**EXERCISE REQUIREMENTS**:
Only one stretch of the records below is wanted: the lines from the one holding "multiplexers,8,1.79" through the one holding "27.4 | 0.00970 |". Return it exactly, both ends included.

(Stored items)
------------------------

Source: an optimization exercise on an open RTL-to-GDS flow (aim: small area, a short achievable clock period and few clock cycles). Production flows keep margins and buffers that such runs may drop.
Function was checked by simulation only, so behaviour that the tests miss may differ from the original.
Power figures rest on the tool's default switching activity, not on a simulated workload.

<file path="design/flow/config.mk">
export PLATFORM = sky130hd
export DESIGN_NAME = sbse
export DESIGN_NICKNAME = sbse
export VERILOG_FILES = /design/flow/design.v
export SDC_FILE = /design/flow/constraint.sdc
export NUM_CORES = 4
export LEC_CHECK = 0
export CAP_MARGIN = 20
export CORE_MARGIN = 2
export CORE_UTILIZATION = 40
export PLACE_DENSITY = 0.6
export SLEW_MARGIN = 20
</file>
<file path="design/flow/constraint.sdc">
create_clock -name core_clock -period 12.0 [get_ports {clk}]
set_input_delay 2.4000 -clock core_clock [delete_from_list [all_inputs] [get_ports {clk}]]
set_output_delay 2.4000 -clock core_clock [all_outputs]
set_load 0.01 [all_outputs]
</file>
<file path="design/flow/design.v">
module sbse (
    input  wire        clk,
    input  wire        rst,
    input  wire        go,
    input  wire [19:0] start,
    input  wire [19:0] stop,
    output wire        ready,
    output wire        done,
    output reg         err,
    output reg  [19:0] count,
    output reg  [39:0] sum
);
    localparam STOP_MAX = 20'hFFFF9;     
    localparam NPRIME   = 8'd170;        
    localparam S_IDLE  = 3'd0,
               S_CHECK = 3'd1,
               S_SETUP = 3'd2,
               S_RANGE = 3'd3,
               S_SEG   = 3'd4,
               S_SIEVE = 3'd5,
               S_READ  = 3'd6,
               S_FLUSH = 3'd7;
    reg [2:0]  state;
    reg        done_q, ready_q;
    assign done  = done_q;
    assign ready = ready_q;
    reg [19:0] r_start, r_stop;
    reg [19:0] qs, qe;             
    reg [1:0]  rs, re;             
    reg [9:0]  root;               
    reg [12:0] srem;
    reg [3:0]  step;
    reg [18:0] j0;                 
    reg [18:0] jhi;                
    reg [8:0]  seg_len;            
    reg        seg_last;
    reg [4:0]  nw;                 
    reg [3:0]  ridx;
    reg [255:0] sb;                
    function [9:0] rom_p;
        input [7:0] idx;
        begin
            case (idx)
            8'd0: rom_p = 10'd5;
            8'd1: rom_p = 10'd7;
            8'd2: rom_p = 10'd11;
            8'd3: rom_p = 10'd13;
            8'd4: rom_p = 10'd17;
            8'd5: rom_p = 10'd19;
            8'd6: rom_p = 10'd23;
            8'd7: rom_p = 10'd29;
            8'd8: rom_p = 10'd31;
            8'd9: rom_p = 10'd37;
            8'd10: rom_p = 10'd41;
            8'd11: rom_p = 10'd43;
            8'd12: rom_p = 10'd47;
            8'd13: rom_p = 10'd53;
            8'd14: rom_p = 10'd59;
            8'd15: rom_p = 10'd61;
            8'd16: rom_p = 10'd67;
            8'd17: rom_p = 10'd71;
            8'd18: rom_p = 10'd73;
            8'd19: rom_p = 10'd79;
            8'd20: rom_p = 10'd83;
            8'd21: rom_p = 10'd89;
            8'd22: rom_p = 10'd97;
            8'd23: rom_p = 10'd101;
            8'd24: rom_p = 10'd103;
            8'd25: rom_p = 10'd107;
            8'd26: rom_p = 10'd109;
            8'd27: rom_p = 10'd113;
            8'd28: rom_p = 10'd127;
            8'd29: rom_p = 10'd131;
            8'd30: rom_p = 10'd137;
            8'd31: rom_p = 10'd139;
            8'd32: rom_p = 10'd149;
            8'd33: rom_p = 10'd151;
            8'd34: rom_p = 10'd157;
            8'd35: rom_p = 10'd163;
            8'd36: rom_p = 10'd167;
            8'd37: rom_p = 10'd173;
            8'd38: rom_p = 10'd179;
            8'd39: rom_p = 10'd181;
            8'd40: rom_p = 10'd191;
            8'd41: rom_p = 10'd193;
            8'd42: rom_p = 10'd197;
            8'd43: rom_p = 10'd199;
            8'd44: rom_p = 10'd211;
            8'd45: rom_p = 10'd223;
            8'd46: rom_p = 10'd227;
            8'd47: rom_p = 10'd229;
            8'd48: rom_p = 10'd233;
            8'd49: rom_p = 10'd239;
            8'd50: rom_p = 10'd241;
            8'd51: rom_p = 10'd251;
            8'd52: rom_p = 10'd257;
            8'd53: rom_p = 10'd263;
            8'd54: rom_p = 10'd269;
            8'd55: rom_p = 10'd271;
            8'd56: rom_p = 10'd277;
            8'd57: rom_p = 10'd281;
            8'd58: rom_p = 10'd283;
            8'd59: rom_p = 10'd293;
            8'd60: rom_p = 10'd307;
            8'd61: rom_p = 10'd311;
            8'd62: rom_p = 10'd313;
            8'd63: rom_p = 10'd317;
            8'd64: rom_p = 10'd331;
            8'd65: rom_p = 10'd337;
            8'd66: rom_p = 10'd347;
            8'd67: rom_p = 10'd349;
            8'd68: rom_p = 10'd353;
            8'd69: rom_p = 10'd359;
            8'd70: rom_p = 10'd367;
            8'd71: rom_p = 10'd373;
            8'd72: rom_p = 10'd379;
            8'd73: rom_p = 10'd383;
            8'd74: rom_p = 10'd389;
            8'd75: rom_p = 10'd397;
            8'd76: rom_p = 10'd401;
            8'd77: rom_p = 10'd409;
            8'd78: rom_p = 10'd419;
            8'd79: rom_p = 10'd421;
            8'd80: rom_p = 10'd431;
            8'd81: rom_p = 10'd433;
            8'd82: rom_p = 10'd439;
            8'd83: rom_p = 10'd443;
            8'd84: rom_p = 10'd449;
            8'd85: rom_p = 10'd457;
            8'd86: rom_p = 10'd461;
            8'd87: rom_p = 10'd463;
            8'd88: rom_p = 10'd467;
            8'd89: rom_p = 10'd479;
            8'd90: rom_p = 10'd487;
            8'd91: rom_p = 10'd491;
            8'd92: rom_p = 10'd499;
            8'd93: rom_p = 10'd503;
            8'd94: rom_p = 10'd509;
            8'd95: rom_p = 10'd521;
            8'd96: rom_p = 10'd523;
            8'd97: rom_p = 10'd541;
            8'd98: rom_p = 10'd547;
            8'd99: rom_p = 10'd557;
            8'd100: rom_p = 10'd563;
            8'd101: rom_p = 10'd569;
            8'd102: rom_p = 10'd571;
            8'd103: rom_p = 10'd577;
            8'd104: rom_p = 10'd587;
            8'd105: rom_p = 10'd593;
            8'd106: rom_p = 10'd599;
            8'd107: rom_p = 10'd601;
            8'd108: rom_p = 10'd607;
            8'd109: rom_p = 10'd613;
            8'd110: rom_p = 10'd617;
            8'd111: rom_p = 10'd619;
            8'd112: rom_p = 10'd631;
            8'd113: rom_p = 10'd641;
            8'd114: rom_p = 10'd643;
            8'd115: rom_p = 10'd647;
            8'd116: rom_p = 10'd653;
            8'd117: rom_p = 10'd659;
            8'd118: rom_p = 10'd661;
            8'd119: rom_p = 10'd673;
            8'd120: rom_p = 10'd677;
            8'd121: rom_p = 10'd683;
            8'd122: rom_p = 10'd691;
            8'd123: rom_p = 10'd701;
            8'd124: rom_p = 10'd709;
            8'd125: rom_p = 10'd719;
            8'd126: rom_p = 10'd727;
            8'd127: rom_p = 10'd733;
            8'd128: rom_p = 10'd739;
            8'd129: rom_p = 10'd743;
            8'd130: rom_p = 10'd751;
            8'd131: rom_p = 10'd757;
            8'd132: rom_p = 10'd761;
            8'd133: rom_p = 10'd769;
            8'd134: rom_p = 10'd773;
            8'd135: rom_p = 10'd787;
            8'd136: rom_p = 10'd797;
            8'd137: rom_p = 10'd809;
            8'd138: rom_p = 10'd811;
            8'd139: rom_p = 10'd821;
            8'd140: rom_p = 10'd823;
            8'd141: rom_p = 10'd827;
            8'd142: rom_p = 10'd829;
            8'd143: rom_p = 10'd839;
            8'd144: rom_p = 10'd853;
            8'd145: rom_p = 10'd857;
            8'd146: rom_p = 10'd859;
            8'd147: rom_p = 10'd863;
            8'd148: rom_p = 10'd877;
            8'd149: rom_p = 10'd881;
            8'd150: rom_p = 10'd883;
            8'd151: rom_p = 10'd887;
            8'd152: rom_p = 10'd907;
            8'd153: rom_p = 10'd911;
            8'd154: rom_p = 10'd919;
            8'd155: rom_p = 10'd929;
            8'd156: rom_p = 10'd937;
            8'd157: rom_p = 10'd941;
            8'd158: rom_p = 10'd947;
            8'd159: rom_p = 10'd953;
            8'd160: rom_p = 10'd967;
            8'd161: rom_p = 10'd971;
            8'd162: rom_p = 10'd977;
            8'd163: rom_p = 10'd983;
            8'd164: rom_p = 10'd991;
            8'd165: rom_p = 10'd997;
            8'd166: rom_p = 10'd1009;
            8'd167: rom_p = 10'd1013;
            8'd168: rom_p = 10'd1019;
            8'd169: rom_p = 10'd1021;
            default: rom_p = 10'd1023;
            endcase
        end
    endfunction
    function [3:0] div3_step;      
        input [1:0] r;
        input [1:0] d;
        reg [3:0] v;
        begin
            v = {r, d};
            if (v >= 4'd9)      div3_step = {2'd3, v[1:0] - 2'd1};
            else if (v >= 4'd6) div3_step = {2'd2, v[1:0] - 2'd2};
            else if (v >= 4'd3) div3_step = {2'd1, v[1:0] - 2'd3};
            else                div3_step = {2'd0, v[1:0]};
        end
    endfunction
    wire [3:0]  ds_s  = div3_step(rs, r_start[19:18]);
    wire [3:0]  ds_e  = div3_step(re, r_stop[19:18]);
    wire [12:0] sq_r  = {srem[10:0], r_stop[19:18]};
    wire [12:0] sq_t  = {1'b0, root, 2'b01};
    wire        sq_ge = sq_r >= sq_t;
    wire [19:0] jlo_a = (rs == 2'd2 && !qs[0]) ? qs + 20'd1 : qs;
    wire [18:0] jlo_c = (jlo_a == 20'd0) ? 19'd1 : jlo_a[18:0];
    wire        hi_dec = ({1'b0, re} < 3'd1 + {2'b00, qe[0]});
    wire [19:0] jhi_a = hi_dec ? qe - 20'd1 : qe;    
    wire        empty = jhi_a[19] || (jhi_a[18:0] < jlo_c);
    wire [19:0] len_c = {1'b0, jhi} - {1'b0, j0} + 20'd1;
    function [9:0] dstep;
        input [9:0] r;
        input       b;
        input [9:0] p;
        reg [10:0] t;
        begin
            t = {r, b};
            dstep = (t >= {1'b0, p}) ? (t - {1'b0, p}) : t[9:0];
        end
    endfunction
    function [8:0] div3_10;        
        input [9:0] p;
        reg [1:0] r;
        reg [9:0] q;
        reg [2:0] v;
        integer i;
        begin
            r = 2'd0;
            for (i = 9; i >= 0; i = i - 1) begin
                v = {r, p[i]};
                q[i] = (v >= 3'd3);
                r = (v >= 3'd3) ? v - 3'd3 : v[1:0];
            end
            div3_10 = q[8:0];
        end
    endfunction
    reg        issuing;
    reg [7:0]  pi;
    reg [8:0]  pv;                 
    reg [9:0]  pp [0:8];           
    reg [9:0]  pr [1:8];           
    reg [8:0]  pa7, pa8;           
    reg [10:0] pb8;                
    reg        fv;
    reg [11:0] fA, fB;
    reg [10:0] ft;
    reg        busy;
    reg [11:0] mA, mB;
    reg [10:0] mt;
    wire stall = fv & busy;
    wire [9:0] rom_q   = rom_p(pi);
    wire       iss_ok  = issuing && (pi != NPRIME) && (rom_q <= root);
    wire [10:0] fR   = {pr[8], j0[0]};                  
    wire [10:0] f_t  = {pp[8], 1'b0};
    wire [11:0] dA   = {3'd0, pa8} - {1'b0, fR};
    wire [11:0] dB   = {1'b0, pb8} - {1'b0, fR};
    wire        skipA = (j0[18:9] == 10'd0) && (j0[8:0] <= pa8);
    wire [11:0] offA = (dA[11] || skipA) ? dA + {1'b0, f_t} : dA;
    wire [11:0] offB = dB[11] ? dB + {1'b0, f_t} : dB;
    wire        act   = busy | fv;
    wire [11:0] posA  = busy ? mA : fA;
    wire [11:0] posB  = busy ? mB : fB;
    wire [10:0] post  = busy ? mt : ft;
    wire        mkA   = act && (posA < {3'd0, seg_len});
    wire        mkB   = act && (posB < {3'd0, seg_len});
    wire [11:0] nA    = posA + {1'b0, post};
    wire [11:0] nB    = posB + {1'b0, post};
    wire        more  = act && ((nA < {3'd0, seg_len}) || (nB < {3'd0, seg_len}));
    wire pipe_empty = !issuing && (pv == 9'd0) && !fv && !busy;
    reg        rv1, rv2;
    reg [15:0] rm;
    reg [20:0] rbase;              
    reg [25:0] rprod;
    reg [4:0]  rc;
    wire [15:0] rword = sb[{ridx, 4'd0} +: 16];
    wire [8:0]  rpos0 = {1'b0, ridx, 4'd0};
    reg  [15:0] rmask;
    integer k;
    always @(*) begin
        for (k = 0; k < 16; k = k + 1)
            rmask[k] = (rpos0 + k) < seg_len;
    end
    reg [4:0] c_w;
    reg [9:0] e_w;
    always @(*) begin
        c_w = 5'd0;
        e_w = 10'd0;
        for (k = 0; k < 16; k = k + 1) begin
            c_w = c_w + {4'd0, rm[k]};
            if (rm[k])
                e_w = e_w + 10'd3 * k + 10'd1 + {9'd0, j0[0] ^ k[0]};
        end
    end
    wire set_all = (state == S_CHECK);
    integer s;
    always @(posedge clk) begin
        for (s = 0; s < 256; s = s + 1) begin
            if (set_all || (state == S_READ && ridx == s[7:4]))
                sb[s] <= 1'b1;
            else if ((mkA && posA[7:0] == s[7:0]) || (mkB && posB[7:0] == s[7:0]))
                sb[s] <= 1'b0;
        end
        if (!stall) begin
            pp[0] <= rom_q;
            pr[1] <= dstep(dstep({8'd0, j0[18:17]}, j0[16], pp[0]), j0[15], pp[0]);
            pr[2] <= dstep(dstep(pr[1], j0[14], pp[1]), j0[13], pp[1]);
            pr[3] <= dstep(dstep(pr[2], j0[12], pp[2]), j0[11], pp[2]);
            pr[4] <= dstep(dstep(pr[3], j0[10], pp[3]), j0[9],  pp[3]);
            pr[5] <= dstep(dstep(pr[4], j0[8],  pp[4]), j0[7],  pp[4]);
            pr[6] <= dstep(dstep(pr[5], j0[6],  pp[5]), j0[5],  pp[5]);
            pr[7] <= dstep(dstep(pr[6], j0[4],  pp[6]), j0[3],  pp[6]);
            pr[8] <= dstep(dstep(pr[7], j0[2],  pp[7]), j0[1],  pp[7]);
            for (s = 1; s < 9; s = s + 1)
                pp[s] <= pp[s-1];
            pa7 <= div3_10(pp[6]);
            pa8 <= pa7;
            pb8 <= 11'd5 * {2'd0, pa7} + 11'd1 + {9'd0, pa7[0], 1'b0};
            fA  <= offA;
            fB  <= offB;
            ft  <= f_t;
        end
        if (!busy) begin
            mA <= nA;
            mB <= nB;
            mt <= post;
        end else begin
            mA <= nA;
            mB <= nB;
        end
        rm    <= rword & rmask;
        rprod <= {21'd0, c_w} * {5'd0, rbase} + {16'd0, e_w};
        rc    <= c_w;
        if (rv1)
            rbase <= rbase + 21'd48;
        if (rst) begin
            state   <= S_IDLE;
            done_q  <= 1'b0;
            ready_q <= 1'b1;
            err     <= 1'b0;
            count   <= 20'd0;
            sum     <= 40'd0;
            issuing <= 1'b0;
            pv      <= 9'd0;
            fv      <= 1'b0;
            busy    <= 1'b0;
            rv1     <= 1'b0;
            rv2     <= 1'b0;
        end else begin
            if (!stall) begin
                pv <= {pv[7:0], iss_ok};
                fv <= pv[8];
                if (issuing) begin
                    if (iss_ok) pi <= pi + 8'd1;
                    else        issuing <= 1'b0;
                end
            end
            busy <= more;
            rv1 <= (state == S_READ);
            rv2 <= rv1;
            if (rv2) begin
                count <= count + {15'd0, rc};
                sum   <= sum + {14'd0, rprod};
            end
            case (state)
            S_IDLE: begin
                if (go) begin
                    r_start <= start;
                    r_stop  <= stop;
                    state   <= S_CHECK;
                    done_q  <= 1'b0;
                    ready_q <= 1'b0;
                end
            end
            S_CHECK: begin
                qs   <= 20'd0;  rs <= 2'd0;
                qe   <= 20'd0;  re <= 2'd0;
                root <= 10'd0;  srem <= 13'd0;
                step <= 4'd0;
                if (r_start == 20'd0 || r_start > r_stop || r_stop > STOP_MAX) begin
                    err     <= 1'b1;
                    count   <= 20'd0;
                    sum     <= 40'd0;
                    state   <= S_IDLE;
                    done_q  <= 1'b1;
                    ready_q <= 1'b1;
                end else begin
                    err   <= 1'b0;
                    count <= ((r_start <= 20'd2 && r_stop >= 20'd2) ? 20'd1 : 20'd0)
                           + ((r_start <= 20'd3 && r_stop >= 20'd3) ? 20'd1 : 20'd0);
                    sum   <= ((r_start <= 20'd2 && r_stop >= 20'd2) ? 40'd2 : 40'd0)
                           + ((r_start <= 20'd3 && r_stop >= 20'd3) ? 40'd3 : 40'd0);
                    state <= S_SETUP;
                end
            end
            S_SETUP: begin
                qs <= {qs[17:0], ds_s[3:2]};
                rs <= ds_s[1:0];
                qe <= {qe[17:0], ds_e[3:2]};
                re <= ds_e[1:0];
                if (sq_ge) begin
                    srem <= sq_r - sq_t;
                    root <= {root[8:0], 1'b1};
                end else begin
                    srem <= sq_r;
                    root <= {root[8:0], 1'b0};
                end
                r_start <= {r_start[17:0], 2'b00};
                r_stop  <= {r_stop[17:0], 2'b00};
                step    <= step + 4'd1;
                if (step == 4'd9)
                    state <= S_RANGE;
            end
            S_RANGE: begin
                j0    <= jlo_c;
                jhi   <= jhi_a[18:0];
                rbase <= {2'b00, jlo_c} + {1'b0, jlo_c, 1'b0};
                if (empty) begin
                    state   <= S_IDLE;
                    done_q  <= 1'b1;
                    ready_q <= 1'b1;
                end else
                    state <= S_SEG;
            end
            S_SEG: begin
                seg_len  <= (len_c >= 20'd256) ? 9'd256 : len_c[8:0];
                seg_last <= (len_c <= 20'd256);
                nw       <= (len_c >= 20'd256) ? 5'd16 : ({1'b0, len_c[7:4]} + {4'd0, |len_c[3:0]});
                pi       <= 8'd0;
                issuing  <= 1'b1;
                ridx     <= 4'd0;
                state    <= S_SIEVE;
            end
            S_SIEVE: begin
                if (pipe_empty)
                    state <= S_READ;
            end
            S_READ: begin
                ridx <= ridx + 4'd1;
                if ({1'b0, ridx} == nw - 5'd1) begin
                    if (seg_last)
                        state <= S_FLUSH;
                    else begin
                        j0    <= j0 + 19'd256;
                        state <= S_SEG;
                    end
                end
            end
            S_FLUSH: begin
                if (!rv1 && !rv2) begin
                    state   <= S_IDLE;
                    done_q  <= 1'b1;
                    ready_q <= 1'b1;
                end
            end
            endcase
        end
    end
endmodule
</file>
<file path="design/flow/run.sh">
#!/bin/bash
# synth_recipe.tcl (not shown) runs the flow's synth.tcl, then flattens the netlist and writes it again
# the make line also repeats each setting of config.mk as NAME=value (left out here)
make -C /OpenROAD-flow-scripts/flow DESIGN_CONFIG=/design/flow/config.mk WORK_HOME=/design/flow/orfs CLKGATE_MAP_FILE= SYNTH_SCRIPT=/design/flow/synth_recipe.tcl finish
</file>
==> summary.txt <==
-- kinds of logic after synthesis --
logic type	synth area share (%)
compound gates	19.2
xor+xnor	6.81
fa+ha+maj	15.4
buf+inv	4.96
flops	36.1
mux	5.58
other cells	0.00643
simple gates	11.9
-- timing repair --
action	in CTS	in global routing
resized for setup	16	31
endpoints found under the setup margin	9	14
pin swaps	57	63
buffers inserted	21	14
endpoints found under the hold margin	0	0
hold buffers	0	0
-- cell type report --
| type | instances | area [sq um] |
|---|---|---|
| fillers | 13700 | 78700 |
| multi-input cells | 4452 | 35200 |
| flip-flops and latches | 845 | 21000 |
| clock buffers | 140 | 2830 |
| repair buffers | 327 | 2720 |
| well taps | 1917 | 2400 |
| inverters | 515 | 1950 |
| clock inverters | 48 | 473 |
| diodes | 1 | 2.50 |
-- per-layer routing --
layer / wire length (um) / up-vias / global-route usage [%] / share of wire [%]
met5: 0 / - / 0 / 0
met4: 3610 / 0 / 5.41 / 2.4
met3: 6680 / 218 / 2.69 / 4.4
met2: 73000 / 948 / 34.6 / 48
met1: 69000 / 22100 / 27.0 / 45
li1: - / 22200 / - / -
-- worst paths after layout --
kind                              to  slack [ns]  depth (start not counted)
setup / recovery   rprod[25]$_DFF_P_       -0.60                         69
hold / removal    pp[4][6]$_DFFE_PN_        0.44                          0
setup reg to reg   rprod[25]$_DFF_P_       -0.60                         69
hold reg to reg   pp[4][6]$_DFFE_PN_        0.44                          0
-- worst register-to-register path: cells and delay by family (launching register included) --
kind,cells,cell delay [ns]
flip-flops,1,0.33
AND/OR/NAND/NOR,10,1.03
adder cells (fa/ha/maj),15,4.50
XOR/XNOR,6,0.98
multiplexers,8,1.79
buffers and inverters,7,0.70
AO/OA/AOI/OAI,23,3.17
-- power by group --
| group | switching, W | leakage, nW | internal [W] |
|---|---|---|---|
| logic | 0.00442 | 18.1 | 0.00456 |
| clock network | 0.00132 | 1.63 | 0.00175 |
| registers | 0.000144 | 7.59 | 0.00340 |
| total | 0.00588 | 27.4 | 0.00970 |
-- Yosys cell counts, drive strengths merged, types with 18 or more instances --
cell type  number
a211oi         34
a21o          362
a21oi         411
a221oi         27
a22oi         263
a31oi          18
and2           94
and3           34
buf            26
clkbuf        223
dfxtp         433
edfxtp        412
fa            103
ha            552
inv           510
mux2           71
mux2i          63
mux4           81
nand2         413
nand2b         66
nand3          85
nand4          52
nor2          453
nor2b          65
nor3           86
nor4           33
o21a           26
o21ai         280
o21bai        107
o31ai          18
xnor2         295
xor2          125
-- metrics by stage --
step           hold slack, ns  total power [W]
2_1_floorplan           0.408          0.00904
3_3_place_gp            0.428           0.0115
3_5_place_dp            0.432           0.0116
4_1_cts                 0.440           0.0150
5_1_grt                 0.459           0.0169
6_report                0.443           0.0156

------------------------

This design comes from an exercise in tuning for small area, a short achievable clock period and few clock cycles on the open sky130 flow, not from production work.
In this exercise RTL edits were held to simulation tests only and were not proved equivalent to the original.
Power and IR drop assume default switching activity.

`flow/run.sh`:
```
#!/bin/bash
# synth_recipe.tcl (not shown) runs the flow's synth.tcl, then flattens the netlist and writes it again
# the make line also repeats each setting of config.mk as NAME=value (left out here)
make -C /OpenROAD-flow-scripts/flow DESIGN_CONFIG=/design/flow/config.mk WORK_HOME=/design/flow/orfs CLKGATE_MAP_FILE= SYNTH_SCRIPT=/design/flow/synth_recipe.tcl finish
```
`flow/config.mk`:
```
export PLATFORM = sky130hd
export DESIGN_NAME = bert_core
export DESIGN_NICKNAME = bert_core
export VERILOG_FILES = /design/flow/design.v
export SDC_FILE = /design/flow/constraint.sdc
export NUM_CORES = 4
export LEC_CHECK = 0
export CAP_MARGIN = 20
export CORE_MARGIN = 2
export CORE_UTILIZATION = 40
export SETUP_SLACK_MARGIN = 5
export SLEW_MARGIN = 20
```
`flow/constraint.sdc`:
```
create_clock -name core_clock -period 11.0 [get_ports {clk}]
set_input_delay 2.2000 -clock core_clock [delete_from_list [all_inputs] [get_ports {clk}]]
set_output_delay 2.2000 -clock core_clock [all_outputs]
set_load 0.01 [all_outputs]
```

------------------------

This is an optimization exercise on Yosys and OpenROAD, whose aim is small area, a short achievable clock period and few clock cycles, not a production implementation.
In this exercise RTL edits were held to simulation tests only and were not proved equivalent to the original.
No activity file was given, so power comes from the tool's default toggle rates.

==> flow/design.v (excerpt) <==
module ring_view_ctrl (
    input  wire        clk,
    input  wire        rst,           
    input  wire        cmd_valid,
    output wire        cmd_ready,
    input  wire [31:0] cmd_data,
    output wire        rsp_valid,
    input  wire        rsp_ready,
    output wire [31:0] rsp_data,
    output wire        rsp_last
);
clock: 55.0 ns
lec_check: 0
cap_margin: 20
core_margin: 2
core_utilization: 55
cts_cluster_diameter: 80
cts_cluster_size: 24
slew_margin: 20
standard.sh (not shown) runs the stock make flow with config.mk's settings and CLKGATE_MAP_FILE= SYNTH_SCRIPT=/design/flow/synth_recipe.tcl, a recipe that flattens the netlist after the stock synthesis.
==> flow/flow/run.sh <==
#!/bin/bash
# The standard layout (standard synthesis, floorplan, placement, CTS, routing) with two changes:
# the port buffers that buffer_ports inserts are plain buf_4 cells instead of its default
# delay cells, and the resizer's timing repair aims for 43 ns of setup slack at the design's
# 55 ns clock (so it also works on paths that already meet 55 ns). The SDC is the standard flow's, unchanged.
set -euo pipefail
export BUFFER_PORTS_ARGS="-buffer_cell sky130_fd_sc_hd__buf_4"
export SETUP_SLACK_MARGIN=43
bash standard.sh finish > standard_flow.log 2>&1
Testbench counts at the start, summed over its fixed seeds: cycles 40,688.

------------------------

**OUTPUT FOR THIS TASK**:
multiplexers,8,1.79
buffers and inverters,7,0.70
AO/OA/AOI/OAI,23,3.17
-- power by group --
| group | switching, W | leakage, nW | internal [W] |
|---|---|---|---|
| logic | 0.00442 | 18.1 | 0.00456 |
| clock network | 0.00132 | 1.63 | 0.00175 |
| registers | 0.000144 | 7.59 | 0.00340 |
| total | 0.00588 | 27.4 | 0.00970 |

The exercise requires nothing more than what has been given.